(Saved entries)
`src/rtl/acsp_pkg.sv`:
```
// Constants and types of the converter serial port.
// Assumes one 100 MHz clock samples every port pin.
package acsp_pkg;
    localparam int ADDR_W = 13;

    // Register offsets
    localparam logic [7:0] REG_PORT_CFG   = 8'h00;
    localparam logic [7:0] REG_BURST_STOP = 8'h02;
    localparam logic [7:0] REG_DIE_ID     = 8'h08;
    localparam logic [7:0] REG_DIE_REV    = 8'h09;
    localparam logic [7:0] REG_CONV_SEL   = 8'h10;
    localparam logic [7:0] REG_OFFS_LARGE = 8'h20;
    localparam logic [7:0] REG_OFFS_SMALL = 8'h21;
    localparam logic [7:0] REG_GAIN_LARGE = 8'h22;
    localparam logic [7:0] REG_GAIN_MID   = 8'h23;
    localparam logic [7:0] REG_GAIN_SMALL = 8'h24;
    localparam logic [7:0] REG_PWR_CTRL   = 8'h25;
    localparam logic [7:0] REG_SKEW       = 8'h70;

    // Port configuration and converter select fields
    localparam int CFG_FOUR_WIRE_BIT = 7;
    localparam int CFG_LSB_FIRST_BIT = 6;
    localparam int CFG_SOFT_RST_BIT  = 5;
    localparam int SEL_CORE_A_BIT    = 0;
    localparam int SEL_CORE_B_BIT    = 1;

    // Reset values, fixed answers and protocol counts
    localparam logic [7:0] RST_BURST_STOP = 8'h00;
    localparam logic [7:0] RST_CONV_SEL   = 8'h00;
    localparam logic [7:0] RST_SKEW       = 8'h00;
    localparam logic [7:0] RST_TRIM_MID   = 8'h80;
    localparam logic [3:0] RST_GAIN_LARGE = 4'h0;
    localparam logic [7:0] ERR_NO_CORE    = 8'hAD;
    localparam logic [7:0] RD_UNMAPPED    = 8'h00;
    localparam logic [1:0] CNT_BURST      = 2'b11;
    localparam logic [3:0] INSTR_LAST_BIT = 4'hF;
    localparam logic [2:0] DATA_LAST_BIT  = 3'h7;

    // Power-down field codes
    localparam logic [2:0] PWR_PIN    = 3'b000;
    localparam logic [2:0] PWR_NORMAL = 3'b001;
    localparam logic [2:0] PWR_NAP    = 3'b010;
    localparam logic [2:0] PWR_SLEEP  = 3'b100;

    typedef enum logic [1:0] {
        ACSP_MODE_NORMAL = 2'b00,
        ACSP_MODE_NAP    = 2'b01,
        ACSP_MODE_SLEEP  = 2'b10
    } acsp_mode_t;

    typedef enum logic [1:0] {
        ACSP_ST_IDLE  = 2'b00,
        ACSP_ST_INSTR = 2'b01,
        ACSP_ST_DATA  = 2'b10
    } acsp_state_t;

    typedef struct packed {
        logic              rd;
        logic [1:0]        cnt;
        logic [ADDR_W-1:0] addr;
    } acsp_instr_t;

    typedef struct packed {
        logic [7:0] offs_large;
        logic [7:0] offs_small;
        logic [3:0] gain_large;
        logic [7:0] gain_mid;
        logic [7:0] gain_small;
    } acsp_trim_t;

    typedef struct packed {
        logic       sel_n;
        logic       sclk;
        logic       sdio;
        acsp_mode_t mode_pin;
    } acsp_pins_t;
endpackage : acsp_pkg

```
`src/rtl/acsp_port.sv`:
```
// Serial configuration port of a dual-core converter, slave side.
// Assumes async serial pins and a serial clock
// well below clk/4, so the sampler sees every level.
//
// Contract
// - Shared data pin by default; config bit 7 moves read data out.
// - Half-duplex slave; dedicated output stays driven when unselected.
// - Clock low before select falls; first rise then starts instruction.
// - Bit order per config bit 6; address counts up MSB-first, down LSB.
// - Instruction: read flag, two count bits, thirteen address bits.
// - Count 00..11 means one to four-or-more bytes; runs while selected.
// - Pauses at byte boundaries; long bursts reset on late select rise.
// - Soft reset bit restores defaults except the trim and power-down fields.
// - Burst ends on select rise or at the burst stop address.
// - Converter index picks the core; zero after reset selects none.
// - Indexed read with no core selected answers AD.
// - Offset trims 8-bit, 0x80 is zero offset.
// - Trims load calibration; master reads then writes to adjust.
// - Coarse gain is four additive step bits.
// - Medium and fine gain 8-bit, 0x80 is zero.
// - Power-down codes; nonzero overrides the pin.
// - Power-down per indexed core; soft reset keeps it.
// - Global skew trim resets to 00h, 0x80 means no skew.
`timescale 1ns/10ps
module acsp_port #(
    parameter logic [7:0] DIE_ID  = 8'h5A, // Arbitrary value
    parameter logic [7:0] DIE_REV = 8'h01  // Arbitrary value
) (
    input  wire logic                     clk,
    input  wire logic                     nrst,
    input  wire logic                     clk_en,
    input  wire logic                     sclk,
    input  wire logic                     select_n,
    input  wire logic                     sdio_i,
    output logic                          sdio_o,
    output logic                          sdio_oe,
    output logic                          dedicated_read_out,
    input  wire acsp_pkg::acsp_mode_t     power_mode_pin,
    input  wire logic                     cal_load,
    input  wire logic                     cal_core,
    input  wire acsp_pkg::acsp_trim_t     cal_trim,
    output acsp_pkg::acsp_trim_t [1:0]    core_trim,
    output acsp_pkg::acsp_mode_t [1:0]    core_mode,
    output logic                 [7:0]    skew_trim
);
    localparam int AW = acsp_pkg::ADDR_W;

    acsp_pkg::acsp_pins_t  pins_s;
    acsp_pkg::acsp_state_t state_q;
    acsp_pkg::acsp_instr_t instr_next;

    logic          sclk_prev_q;
    logic          rise;
    logic          fall;
    logic          sel_n;
    logic          cfg_four_q;
    logic          cfg_lsb_q;
    logic [7:0]    burst_stop_q;
    logic [7:0]    conv_sel_q;
    logic [15:0]   instr_sr_q;
    logic [3:0]    bit_cnt_q;
    logic [1:0]    cnt_q;
    logic          rd_q;
    logic [AW-1:0] addr_q;
    logic [AW-1:0] addr_nxt;
    logic [1:0]    bytes_done_q;
    logic [7:0]    rx_sr_q;
    logic [7:0]    rx_next;
    logic [7:0]    tx_q;
    logic          byte_done;
    logic          last_byte;
    logic          pause_ok;
    logic          wr_fire;
    logic          soft_rst;
    logic [AW-1:0] rd_addr;
    logic [7:0]    rd_byte;
    logic [7:0]    core_rd [2];
    logic [1:0]    core_wr;
    logic          indexed_rd;

    // Next address in bit order
    function automatic logic [AW-1:0] step_addr(
        input logic [AW-1:0] a,
        input logic          lsb_first
    );
        step_addr = lsb_first ? AW'(a - 1'b1) : AW'(a + 1'b1);
    endfunction : step_addr

    // Address in the low register page
    function automatic logic in_page(input logic [AW-1:0] a);
        in_page = (a[AW-1:8] == '0);
    endfunction : in_page

    function automatic logic is_indexed(input logic [AW-1:0] a);
        is_indexed = in_page(a) && a[7:0] >= acsp_pkg::REG_OFFS_LARGE
                     && a[7:0] <= acsp_pkg::REG_PWR_CTRL;
    endfunction : is_indexed

    acsp_sync #(
        .W ($bits(acsp_pkg::acsp_pins_t))
    ) u_sync (
        .clk    (clk),
        .nrst   (nrst),
        .clk_en (clk_en),
        .d      ({select_n, sclk, sdio_i, power_mode_pin}),
        .q      (pins_s)
    );

    assign sel_n = pins_s.sel_n;
    assign rise  = pins_s.sclk & ~sclk_prev_q;
    assign fall  = ~pins_s.sclk & sclk_prev_q;

    always_ff @(posedge clk or negedge nrst) begin
        if (!nrst) begin
            sclk_prev_q <= 1'b0;
        end else if (clk_en) begin
            sclk_prev_q <= pins_s.sclk;
        end
    end

    // Incoming bit enters at the bit-order end
    always_comb begin
        instr_next = cfg_lsb_q ? {pins_s.sdio, instr_sr_q[15:1]}
                               : {instr_sr_q[14:0], pins_s.sdio};
        rx_next    = cfg_lsb_q ? {pins_s.sdio, rx_sr_q[7:1]}
                               : {rx_sr_q[6:0], pins_s.sdio};
    end

    assign addr_nxt  = step_addr(addr_q, cfg_lsb_q);
    assign byte_done = (state_q == acsp_pkg::ACSP_ST_DATA) && !sel_n
                       && rise && bit_cnt_q[2:0] == acsp_pkg::DATA_LAST_BIT;

    // Fixed counts stop after their byte; bursts stop at the stop address
    always_comb begin
        if (cnt_q != acsp_pkg::CNT_BURST) begin
            last_byte = (bytes_done_q == cnt_q);
        end else begin
            last_byte = in_page(addr_q)
                        && addr_q[7:0] == burst_stop_q;
        end
    end

    // Deselect pauses only at legal boundaries
    always_comb begin
        pause_ok = 1'b0;
        if (state_q == acsp_pkg::ACSP_ST_INSTR) begin
            pause_ok = (bit_cnt_q[2:0] == 3'h0);
        end else if (state_q == acsp_pkg::ACSP_ST_DATA) begin
            pause_ok = (bit_cnt_q == 4'h0)
                       && (bytes_done_q == 2'h0
                           || cnt_q != acsp_pkg::CNT_BURST);
        end
    end

    assign wr_fire  = byte_done && !rd_q && in_page(addr_q);
    assign soft_rst = wr_fire && addr_q[7:0] == acsp_pkg::REG_PORT_CFG
                      && rx_next[acsp_pkg::CFG_SOFT_RST_BIT];

    always_ff @(posedge clk or negedge nrst) begin
        if (!nrst) begin
            state_q      <= acsp_pkg::ACSP_ST_IDLE;
            instr_sr_q   <= '0;
            bit_cnt_q    <= 4'h0;
            cnt_q        <= 2'b00;
            rd_q         <= 1'b0;
            addr_q       <= '0;
            bytes_done_q <= 2'h0;
            rx_sr_q      <= 8'h00;
        end else if (clk_en) begin
            unique case (state_q)
                acsp_pkg::ACSP_ST_IDLE: begin
                    if (!sel_n && rise) begin
                        instr_sr_q <= instr_next;
                        bit_cnt_q  <= 4'h1;
                        state_q    <= acsp_pkg::ACSP_ST_INSTR;
                    end
                end
                acsp_pkg::ACSP_ST_INSTR: begin
                    if (sel_n) begin
                        if (!pause_ok) begin
                            state_q <= acsp_pkg::ACSP_ST_IDLE;
                        end
                    end else if (rise) begin
                        instr_sr_q <= instr_next;
                        bit_cnt_q  <= bit_cnt_q + 4'h1;
                        if (bit_cnt_q == acsp_pkg::INSTR_LAST_BIT) begin
                            rd_q         <= instr_next.rd;
                            cnt_q        <= instr_next.cnt;
                            addr_q       <= instr_next.addr;
                            bytes_done_q <= 2'h0;
                            bit_cnt_q    <= 4'h0;
                            state_q      <= acsp_pkg::ACSP_ST_DATA;
                        end
                    end
                end
                acsp_pkg::ACSP_ST_DATA: begin
                    if (sel_n) begin
                        if (!pause_ok) begin
                            state_q <= acsp_pkg::ACSP_ST_IDLE;
                        end
                    end else if (rise) begin
                        rx_sr_q   <= rx_next;
                        bit_cnt_q <= bit_cnt_q + 4'h1;
                        if (byte_done) begin
                            bit_cnt_q <= 4'h0;
                            if (bytes_done_q != 2'h3) begin
                                bytes_done_q <= bytes_done_q + 2'h1;
                            end
                            if (last_byte) begin
                                state_q <= acsp_pkg::ACSP_ST_IDLE;
                            end else begin
                                addr_q <= addr_nxt;
                            end
                        end
                    end
                end
                default: state_q <= acsp_pkg::ACSP_ST_IDLE;
            endcase
        end
    end

    // Low nibble is never stored, only mirrored
    always_ff @(posedge clk or negedge nrst) begin
        if (!nrst) begin
            cfg_four_q <= 1'b0;
            cfg_lsb_q  <= 1'b0;
        end else if (clk_en) begin
            if (soft_rst) begin
                cfg_four_q <= 1'b0;
                cfg_lsb_q  <= 1'b0;
            end else if (wr_fire
                         && addr_q[7:0] == acsp_pkg::REG_PORT_CFG) begin
                cfg_four_q <= rx_next[acsp_pkg::CFG_FOUR_WIRE_BIT];
                cfg_lsb_q  <= rx_next[acsp_pkg::CFG_LSB_FIRST_BIT];
            end
        end
    end

    // Global registers that soft reset restores
    always_ff @(posedge clk or negedge nrst) begin
        if (!nrst) begin
            burst_stop_q <= acsp_pkg::RST_BURST_STOP;
            conv_sel_q   <= acsp_pkg::RST_CONV_SEL;
            skew_trim    <= acsp_pkg::RST_SKEW;
        end else if (clk_en) begin
            if (soft_rst) begin
                burst_stop_q <= acsp_pkg::RST_BURST_STOP;
                conv_sel_q   <= acsp_pkg::RST_CONV_SEL;
                skew_trim    <= acsp_pkg::RST_SKEW;
            end else if (wr_fire) begin
                unique case (addr_q[7:0])
                    acsp_pkg::REG_BURST_STOP: burst_stop_q <= rx_next;
                    acsp_pkg::REG_CONV_SEL:   conv_sel_q   <= rx_next;
                    acsp_pkg::REG_SKEW:       skew_trim    <= rx_next;
                    default: ;
                endcase
            end
        end
    end

    // Indexed writes reach only indexed cores
    always_comb begin
        core_wr[0] = wr_fire && is_indexed(addr_q)
                     && conv_sel_q[acsp_pkg::SEL_CORE_A_BIT];
        core_wr[1] = wr_fire && is_indexed(addr_q)
                     && conv_sel_q[acsp_pkg::SEL_CORE_B_BIT];
    end

    for (genvar c = 0; c < 2; c++) begin : g_core
        acsp_core_trim u_core (
            .clk      (clk),
            .nrst     (nrst),
            .clk_en   (clk_en),
            .wr_en    (core_wr[c]),
            .wr_addr  (addr_q[7:0]),
            .wr_data  (rx_next),
            .cal_load (cal_load && cal_core == 1'(c)),
            .cal_trim (cal_trim),
            .pin_mode (pins_s.mode_pin),
            .rd_addr  (rd_addr[7:0]),
            .rd_data  (core_rd[c]),
            .trim     (core_trim[c]),
            .mode     (core_mode[c])
        );
    end

    // Read address: fresh instruction's, else the next
    assign rd_addr    = (state_q == acsp_pkg::ACSP_ST_INSTR)
                        ? instr_next.addr : addr_nxt;
    assign indexed_rd = is_indexed(rd_addr);

    always_comb begin
        rd_byte = acsp_pkg::RD_UNMAPPED;
        if (indexed_rd) begin
            if (conv_sel_q[acsp_pkg::SEL_CORE_A_BIT]) begin
                rd_byte = core_rd[0];
            end else if (conv_sel_q[acsp_pkg::SEL_CORE_B_BIT]) begin
                rd_byte = core_rd[1];
            end else begin
                rd_byte = acsp_pkg::ERR_NO_CORE;
            end
        end else if (in_page(rd_addr)) begin
            unique case (rd_addr[7:0])
                acsp_pkg::REG_PORT_CFG: begin
                    rd_byte = {cfg_four_q, cfg_lsb_q, 2'b01,
                               2'b10, cfg_lsb_q, cfg_four_q};
                end
                acsp_pkg::REG_BURST_STOP: rd_byte = burst_stop_q;
                acsp_pkg::REG_DIE_ID:     rd_byte = DIE_ID;
                acsp_pkg::REG_DIE_REV:    rd_byte = DIE_REV;
                acsp_pkg::REG_CONV_SEL:   rd_byte = conv_sel_q;
                acsp_pkg::REG_SKEW:       rd_byte = skew_trim;
                default:                  rd_byte = acsp_pkg::RD_UNMAPPED;
            endcase
        end
    end

    // Load at the rise ending a byte, shift on falls
    // so the master samples on rise
    always_ff @(posedge clk or negedge nrst) begin
        if (!nrst) begin
            tx_q               <= 8'h00;
            sdio_o             <= 1'b0;
            dedicated_read_out <= 1'b0;
        end else if (clk_en && !sel_n) begin
            if (state_q == acsp_pkg::ACSP_ST_INSTR && rise
                && bit_cnt_q == acsp_pkg::INSTR_LAST_BIT) begin
                tx_q <= rd_byte;
            end else if (byte_done && rd_q && !last_byte) begin
                tx_q <= rd_byte;
            end else if (state_q == acsp_pkg::ACSP_ST_DATA && rd_q && fall) begin
                sdio_o             <= cfg_lsb_q ? tx_q[0] : tx_q[7];
                dedicated_read_out <= cfg_lsb_q ? tx_q[0] : tx_q[7];
                tx_q <= cfg_lsb_q ? {1'b0, tx_q[7:1]} : {tx_q[6:0], 1'b0};
            end
        end
    end

    // Shared pin taken only in three-wire reads
    always_ff @(posedge clk or negedge nrst) begin
        if (!nrst) begin
            sdio_oe <= 1'b0;
        end else if (clk_en) begin
            if (sel_n || cfg_four_q) begin
                sdio_oe <= 1'b0;
            end else if (state_q == acsp_pkg::ACSP_ST_DATA && rd_q && fall) begin
                sdio_oe <= 1'b1;
            end
        end
    end
endmodule : acsp_port

```
`src/rtl/acsp_sync.sv`:
```
// Two-stage synchroniser for a bundle of asynchronous pin levels.
// Assumes independent bit levels; no word coherence.
`timescale 1ns/10ps
module acsp_sync #(
    parameter int W = 1
) (
    input  wire logic         clk,
    input  wire logic         nrst,
    input  wire logic         clk_en,
    input  wire logic [W-1:0] d,
    output logic      [W-1:0] q
);
    logic [W-1:0] meta_q;

    always_ff @(posedge clk or negedge nrst) begin
        if (!nrst) begin
            meta_q <= '0;
            q      <= '0;
        end else if (clk_en) begin
            meta_q <= d;
            q      <= meta_q;
        end
    end
endmodule : acsp_sync

```
`src/rtl/acsp_core_trim.sv`:
```
// Per-core trim and power-down store, one instance per converter core.
// Assumes the port qualifies writes by the index.
`timescale 1ns/10ps
module acsp_core_trim (
    input  wire logic                clk,
    input  wire logic                nrst,
    input  wire logic                clk_en,
    input  wire logic                wr_en,
    input  wire logic [7:0]          wr_addr,
    input  wire logic [7:0]          wr_data,
    input  wire logic                cal_load,
    input  wire acsp_pkg::acsp_trim_t cal_trim,
    input  wire acsp_pkg::acsp_mode_t pin_mode,
    input  wire logic [7:0]          rd_addr,
    output logic      [7:0]          rd_data,
    output acsp_pkg::acsp_trim_t     trim,
    output acsp_pkg::acsp_mode_t     mode
);
    logic [2:0] pwr_q;

    // Trims start mid-scale, coarse gain at zero, until calibration lands
    always_ff @(posedge clk or negedge nrst) begin
        if (!nrst) begin
            trim <= '{acsp_pkg::RST_TRIM_MID, acsp_pkg::RST_TRIM_MID,
                      acsp_pkg::RST_GAIN_LARGE, acsp_pkg::RST_TRIM_MID,
                      acsp_pkg::RST_TRIM_MID};
        end else if (clk_en) begin
            if (cal_load) begin
                trim <= cal_trim;
            end else if (wr_en) begin
                unique case (wr_addr)
                    acsp_pkg::REG_OFFS_LARGE: trim.offs_large <= wr_data;
                    acsp_pkg::REG_OFFS_SMALL: trim.offs_small <= wr_data;
                    acsp_pkg::REG_GAIN_LARGE: trim.gain_large <= wr_data[3:0];
                    acsp_pkg::REG_GAIN_MID:   trim.gain_mid   <= wr_data;
                    acsp_pkg::REG_GAIN_SMALL: trim.gain_small <= wr_data;
                    default: ;
                endcase
            end
        end
    end

    // Power-down field; soft reset never reaches it
    always_ff @(posedge clk or negedge nrst) begin
        if (!nrst) begin
            pwr_q <= acsp_pkg::PWR_PIN;
        end else if (clk_en && wr_en && wr_addr == acsp_pkg::REG_PWR_CTRL) begin
            pwr_q <= wr_data[2:0];
        end
    end

    // Any nonzero field overrides the shared pin for this core only
    always_ff @(posedge clk or negedge nrst) begin
        if (!nrst) begin
            mode <= acsp_pkg::ACSP_MODE_NORMAL;
        end else if (clk_en) begin
            unique case (pwr_q)
                acsp_pkg::PWR_PIN:   mode <= pin_mode;
                acsp_pkg::PWR_NAP:   mode <= acsp_pkg::ACSP_MODE_NAP;
                acsp_pkg::PWR_SLEEP: mode <= acsp_pkg::ACSP_MODE_SLEEP;
                default:             mode <= acsp_pkg::ACSP_MODE_NORMAL;
            endcase
        end
    end

    always_comb begin
        unique case (rd_addr)
            acsp_pkg::REG_OFFS_LARGE: rd_data = trim.offs_large;
            acsp_pkg::REG_OFFS_SMALL: rd_data = trim.offs_small;
            acsp_pkg::REG_GAIN_LARGE: rd_data = {4'h0, trim.gain_large};
            acsp_pkg::REG_GAIN_MID:   rd_data = trim.gain_mid;
            acsp_pkg::REG_GAIN_SMALL: rd_data = trim.gain_small;
            acsp_pkg::REG_PWR_CTRL:   rd_data = {5'h00, pwr_q};
            default:                  rd_data = acsp_pkg::RD_UNMAPPED;
        endcase
    end
endmodule : acsp_core_trim

```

* **Problem to solve**: Only the count is wanted. Count the lines of the data above that include the string "configuration".

* **Task answer**: 2